* Your objective:
Print exactly those lines that run from the beginning of the data to the line bearing "parameter int V_DISP", inclusive.

* Records for the exercise:
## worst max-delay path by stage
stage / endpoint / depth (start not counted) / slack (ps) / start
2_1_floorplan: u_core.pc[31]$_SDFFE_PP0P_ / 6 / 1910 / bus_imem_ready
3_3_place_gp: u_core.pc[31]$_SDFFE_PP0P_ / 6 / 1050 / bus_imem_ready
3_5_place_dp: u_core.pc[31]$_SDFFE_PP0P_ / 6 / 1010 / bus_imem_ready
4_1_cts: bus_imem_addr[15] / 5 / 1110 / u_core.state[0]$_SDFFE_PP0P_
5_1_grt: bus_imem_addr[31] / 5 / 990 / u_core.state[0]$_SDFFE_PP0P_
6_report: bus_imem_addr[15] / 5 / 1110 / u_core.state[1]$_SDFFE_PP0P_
==> src/rtl/hsi_color_mask.sv <==
// Classifies an H/S/I pixel stream against run-time windows into a 2-cycle-latency binary mask,
// with optional per-frame hit count / bounding-box statistics (enabled by defining HSI_MASK_STATS_EN).
module hsi_color_mask #(
  parameter int H_DISP = 640,
  parameter int V_DISP = 480,
  localparam int CW = $clog2(H_DISP * V_DISP + 1),
  localparam int XW = $clog2(H_DISP),
  localparam int YW = $clog2(V_DISP)
) (
  input  logic          clk,
  input  logic          rst_n,
  input  logic          HSI_hsync,
  input  logic          HSI_vsync,
  input  logic [7:0]    H_data,
  input  logic [7:0]    S_data,
  input  logic [7:0]    I_data,
  input  logic          HSI_de,
  input  logic [7:0]    h_min,
  input  logic [7:0]    h_max,
  input  logic [7:0]    s_min,
  input  logic [7:0]    i_min,
  input  logic [7:0]    i_max,
  output logic          mask_hsync,
  output logic          mask_vsync,
  output logic          mask_de,
  output logic [7:0]    mask_data,
  output logic          stat_valid,
  output logic [CW-1:0] obj_cnt,
  output logic          box_valid,
  output logic [XW-1:0] x_min,
  output logic [XW-1:0] x_max,
  output logic [YW-1:0] y_min,
  output logic [YW-1:0] y_max
);

  logic       h_ok, s_ok, i_ok;
  logic       hit1_q, de1_q, hs1_q, vs1_q;
  logic       de2_q, hs2_q, vs2_q;
  logic [7:0] data2_q;

  // Hue window may wrap through 0 when h_min > h_max; an inverted intensity window never passes.
  always_comb begin
    h_ok = (h_min <= h_max) ? ((H_data >= h_min) && (H_data <= h_max))
                            : ((H_data >= h_min) || (H_data <= h_max));
    s_ok = (S_data >= s_min);
    i_ok = (I_data >= i_min) && (I_data <= i_max);
  end

  always_ff @(posedge clk or negedge rst_n) begin
    if (!rst_n) begin
      hit1_q  <= 1'b0;
      de1_q   <= 1'b0;
      hs1_q   <= 1'b0;
      vs1_q   <= 1'b0;
      de2_q   <= 1'b0;
      hs2_q   <= 1'b0;
      vs2_q   <= 1'b0;
      data2_q <= 8'h00;
    end else begin
      hit1_q  <= h_ok & s_ok & i_ok;
      de1_q   <= HSI_de;
      hs1_q   <= HSI_hsync;
      vs1_q   <= HSI_vsync;
      de2_q   <= de1_q;
      hs2_q   <= hs1_q;
      vs2_q   <= vs1_q;
      data2_q <= (hit1_q && de1_q) ? 8'hFF : 8'h00;
    end
  end

  assign mask_hsync = hs2_q;
  assign mask_vsync = vs2_q;
  assign mask_de    = de2_q;
  assign mask_data  = data2_q;

`ifdef HSI_MASK_STATS_EN
  localparam logic [XW-1:0] X_LAST = XW'(H_DISP - 1);
  localparam logic [YW-1:0] Y_LAST = YW'(V_DISP - 1);

  logic          de_prev_q, vs_prev_q, frame_seen_q, frame_seen_d;
  logic [XW-1:0] x_q, x_d, xmn_q, xmn_d, xmx_q, xmx_d, x_min_q, x_min_d, x_max_q, x_max_d;
  logic [YW-1:0] y_q, y_d, ymn_q, ymn_d, ymx_q, ymx_d, y_min_q, y_min_d, y_max_q, y_max_d;
  logic [CW-1:0] cnt_q, cnt_d, obj_cnt_q, obj_cnt_d;
  logic          stat_valid_q, stat_valid_d, box_valid_q, box_valid_d;
  logic          vs_rise, de_fall, hit2;

  always_comb begin
    vs_rise      = vs2_q & ~vs_prev_q;
    de_fall      = ~de2_q & de_prev_q;
    hit2         = de2_q & data2_q[0];
    x_d          = x_q;
    y_d          = y_q;
    cnt_d        = cnt_q;
    xmn_d        = xmn_q;
    xmx_d        = xmx_q;
    ymn_d        = ymn_q;
    ymx_d        = ymx_q;
    frame_seen_d = frame_seen_q;
    stat_valid_d = 1'b0;
    obj_cnt_d    = obj_cnt_q;
    box_valid_d  = box_valid_q;
    x_min_d      = x_min_q;
    x_max_d      = x_max_q;
    y_min_d      = y_min_q;
    y_max_d      = y_max_q;

    if (de2_q) begin
      if (x_q != X_LAST) x_d = x_q + 1'b1;
    end else if (de_fall) begin
      x_d = '0;
    end

    if (vs_rise) y_d = '0;
    else if (de_fall && (y_q != Y_LAST)) y_d = y_q + 1'b1;

    // Frame close: publish (unless this is the first edge after reset) and restart accumulation.
    if (vs_rise) begin
      frame_seen_d = 1'b1;
      if (frame_seen_q) begin
        stat_valid_d = 1'b1;
        obj_cnt_d    = cnt_q;
        box_valid_d  = (cnt_q != '0);
        x_min_d      = (cnt_q != '0) ? xmn_q : '0;
        x_max_d      = (cnt_q != '0) ? xmx_q : '0;
        y_min_d      = (cnt_q != '0) ? ymn_q : '0;
        y_max_d      = (cnt_q != '0) ? ymx_q : '0;
      end
      cnt_d = '0;
      xmn_d = X_LAST;
      xmx_d = '0;
      ymn_d = Y_LAST;
      ymx_d = '0;
    end else if (hit2) begin
      if (cnt_q != '1) cnt_d = cnt_q + 1'b1;
      if (x_q < xmn_q) xmn_d = x_q;
      if (x_q > xmx_q) xmx_d = x_q;
      if (y_q < ymn_q) ymn_d = y_q;
      if (y_q > ymx_q) ymx_d = y_q;
    end
  end

  always_ff @(posedge clk or negedge rst_n) begin
    if (!rst_n) begin
      de_prev_q    <= 1'b0;
      vs_prev_q    <= 1'b0;
      frame_seen_q <= 1'b0;
      x_q          <= '0;
      y_q          <= '0;
      cnt_q        <= '0;
      xmn_q        <= X_LAST;
      xmx_q        <= '0;
      ymn_q        <= Y_LAST;
      ymx_q        <= '0;
      stat_valid_q <= 1'b0;
      obj_cnt_q    <= '0;
      box_valid_q  <= 1'b0;
      x_min_q      <= '0;
      x_max_q      <= '0;
      y_min_q      <= '0;
      y_max_q      <= '0;
    end else begin
      de_prev_q    <= de2_q;
      vs_prev_q    <= vs2_q;
      frame_seen_q <= frame_seen_d;
      x_q          <= x_d;
      y_q          <= y_d;
      cnt_q        <= cnt_d;
      xmn_q        <= xmn_d;
      xmx_q        <= xmx_d;
      ymn_q        <= ymn_d;
      ymx_q        <= ymx_d;
      stat_valid_q <= stat_valid_d;
      obj_cnt_q    <= obj_cnt_d;
      box_valid_q  <= box_valid_d;
      x_min_q      <= x_min_d;
      x_max_q      <= x_max_d;
      y_min_q      <= y_min_d;
      y_max_q      <= y_max_d;
    end
  end

  assign stat_valid = stat_valid_q;
  assign obj_cnt    = obj_cnt_q;
  assign box_valid  = box_valid_q;
  assign x_min      = x_min_q;
  assign x_max      = x_max_q;
  assign y_min      = y_min_q;
  assign y_max      = y_max_q;
`else
  assign stat_valid = 1'b0;
  assign obj_cnt    = '0;
  assign box_valid  = 1'b0;
  assign x_min      = '0;
  assign x_max      = '0;
  assign y_min      = '0;
  assign y_max      = '0;
`endif

endmodule
`config.mk`:
```
export PLATFORM = sky130hd
export DESIGN_NAME = alu_lane_sequencer
export DESIGN_NICKNAME = d
export VERILOG_FILES = /design/src/rtl/alu_lane_sequencer.sv
export SDC_FILE = /design/constraint.sdc
export NUM_CORES = 1
export LEC_CHECK = 0
export ABC_AREA = 1
export CAP_MARGIN = 10
export CELL_PAD_IN_SITES_DETAIL_PLACEMENT = 0
export CELL_PAD_IN_SITES_GLOBAL_PLACEMENT = 1
export CORE_MARGIN = 2
export CORE_UTILIZATION = 35
export DETAILED_ROUTE_END_ITERATION = 6
export PLACE_DENSITY_LB_ADDON = 0.1
export RECOVER_POWER = 100
export SYNTH_ARGS = -nofsm -noshare
export SYNTH_HDL_FRONTEND = slang
export SYNTH_SLANG_ARGS = --single-unit
```
`constraint.sdc`:
```
create_clock -name clk -period 21.9 [get_ports clk]
set_input_delay 6.57 -clock clk [delete_from_list [all_inputs] [get_ports clk]]
set_output_delay 6.57 -clock clk [all_outputs]
set_load 0.05 [all_outputs]
```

* Solution to the problem:
## worst max-delay path by stage
stage / endpoint / depth (start not counted) / slack (ps) / start
2_1_floorplan: u_core.pc[31]$_SDFFE_PP0P_ / 6 / 1910 / bus_imem_ready
3_3_place_gp: u_core.pc[31]$_SDFFE_PP0P_ / 6 / 1050 / bus_imem_ready
3_5_place_dp: u_core.pc[31]$_SDFFE_PP0P_ / 6 / 1010 / bus_imem_ready
4_1_cts: bus_imem_addr[15] / 5 / 1110 / u_core.state[0]$_SDFFE_PP0P_
5_1_grt: bus_imem_addr[31] / 5 / 990 / u_core.state[0]$_SDFFE_PP0P_
6_report: bus_imem_addr[15] / 5 / 1110 / u_core.state[1]$_SDFFE_PP0P_
==> src/rtl/hsi_color_mask.sv <==
// Classifies an H/S/I pixel stream against run-time windows into a 2-cycle-latency binary mask,
// with optional per-frame hit count / bounding-box statistics (enabled by defining HSI_MASK_STATS_EN).
module hsi_color_mask #(
  parameter int H_DISP = 640,
  parameter int V_DISP = 480,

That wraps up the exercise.